Experimental disturbance rejection on a full-scale drilling rig

Abstract Drilling operations in oil and gas industry increasingly require accurate control of the pressure in the well. In managed pressure drilling operations, the pressure is controlled by choking the flow of the drilling fluid out of the well. This pressure control system needs to handle various disturbances. In particular, vertical movement of the drill string, which occurs in several operational procedures, causes severe pressure variations. In this paper we present two nonlinear control algorithms that handle such disturbances due to vertical motion of the drill string. Performance of both algorithms has been tested on a full-scale drilling rig. These experimental results demonstrate applicability and limitations of the proposed solutions and indicate directions for further theoretical research and practical developments in this field.
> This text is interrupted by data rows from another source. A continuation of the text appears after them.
$ cat config.mk
export PLATFORM = sky130hd
export DESIGN_NAME = agc_alu
export DESIGN_NICKNAME = d
export VERILOG_FILES = /design/src/rtl/agc_word_pkg.sv /design/src/rtl/agc_isa_pkg.sv /design/src/rtl/agc_alu.sv
export SDC_FILE = /design/constraint.sdc
export NUM_CORES = 1
export LEC_CHECK = 0
export ABC_AREA = 1
export BUFFER_PORTS_ARGS = -buffer_cell sky130_fd_sc_hd__buf_4
export CORE_ASPECT_RATIO = 1.5
export CORE_MARGIN = 4
export CORE_UTILIZATION = 35
export DETAILED_ROUTE_END_ITERATION = 8
export PLACE_DENSITY_LB_ADDON = 0.1
export SKIP_LAST_GASP = 1
export SLEW_MARGIN = 20
export SYNTH_ARGS = -nofsm -noshare
export SYNTH_HDL_FRONTEND = slang
export SYNTH_SLANG_ARGS = --single-unit
$ cat constraint.sdc
create_clock -name vclk -period 4.43
set_input_delay 0.443 -clock vclk [all_inputs]
set_output_delay 0.443 -clock vclk [all_outputs]
set_load 0.02 [all_outputs]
Brief paper: Redesign of adaptive observers for improved parameter identification in nonlinear systems

We propose a method for redesigning adaptive observers for nonlinear systems. The redesign uses an adaptive law that is based on delayed observers. This increases the computational burden, but gives significantly better parameter identification and robustness properties. In particular, given that a special persistency of excitation condition is satisfied, we prove uniform global asymptotic stability and semi-global exponential stability of the origin of the state and parameter estimation error, and give explicit lower bounds on the convergence rate of both the state and parameter estimation error dynamics. For initial conditions with a known upper bound, we prove tunable exponential convergence rate. To illustrate the use of the proposed method, we apply it to estimate the unmeasured flow rate and the uncertain friction parameters in a model of a managed pressure drilling system. The simulation results clearly show the improved performance of the redesigned adaptive observer compared to a traditional design.

Pressure regulation with kick attenuation in a managed pressure drilling system

This paper presents a switched control scheme for regulation of the annular pressure in a well during drilling. The main feature is automatic kick attenuation while drilling reservoir sections. A simple mathematical model is presented that captures the dominant phenomena of the drilling system and forms the basis for observer and control design. A switched pressure control algorithm for feedback control of the choke valve opening and the back-pressure pump is proposed, and asymptotic stability properties are established. Kick attenuation is guaranteed for a set of reservoir models, including the most common ones. As part of the control scheme, novel observers for estimation of the flow rate through the bit and kick/loss detection are developed. Simulation results obtained with a high fidelity drilling simulator are presented to demonstrate the effectiveness of the proposed switched control scheme.

Adaptive output feedback control of a managed pressure drilling system

This paper presents a nonlinear observer-based control scheme to stabilize the annular pressure profile throughout the well bore continuously while drilling. A simple mechanistic model is presented that captures the dominant phenomena of the drilling system and forms the basis for model-based observer and control design. A new nonlinear adaptive observer is developed for state estimations. A new adaptive controller is designed to stabilize the annular pressure and achieve asymptotic tracking by applying feedback control of the choke valve opening and the main pumps.

A constructive speed observer design for general Euler-Lagrange systems

Astolfi, Ortega, and Venkatraman (2010) recently proved the existence of a globally exponentially convergent speed observer for general Euler-Lagrange systems. Key to their result, is a function defined by certain integrals which cannot be solved a priori, and may not have explicit analytic solutions. In this paper, this obstacle to a constructive design is removed and equations that solve the speed observer problem are given in closed form. The design is further simplified by removing up to one third of the observer states used in Astolfi et al. (2010). With the significant reduction in complexity, the new observer is easily applied to estimate the angular velocities in a Furuta pendulum example.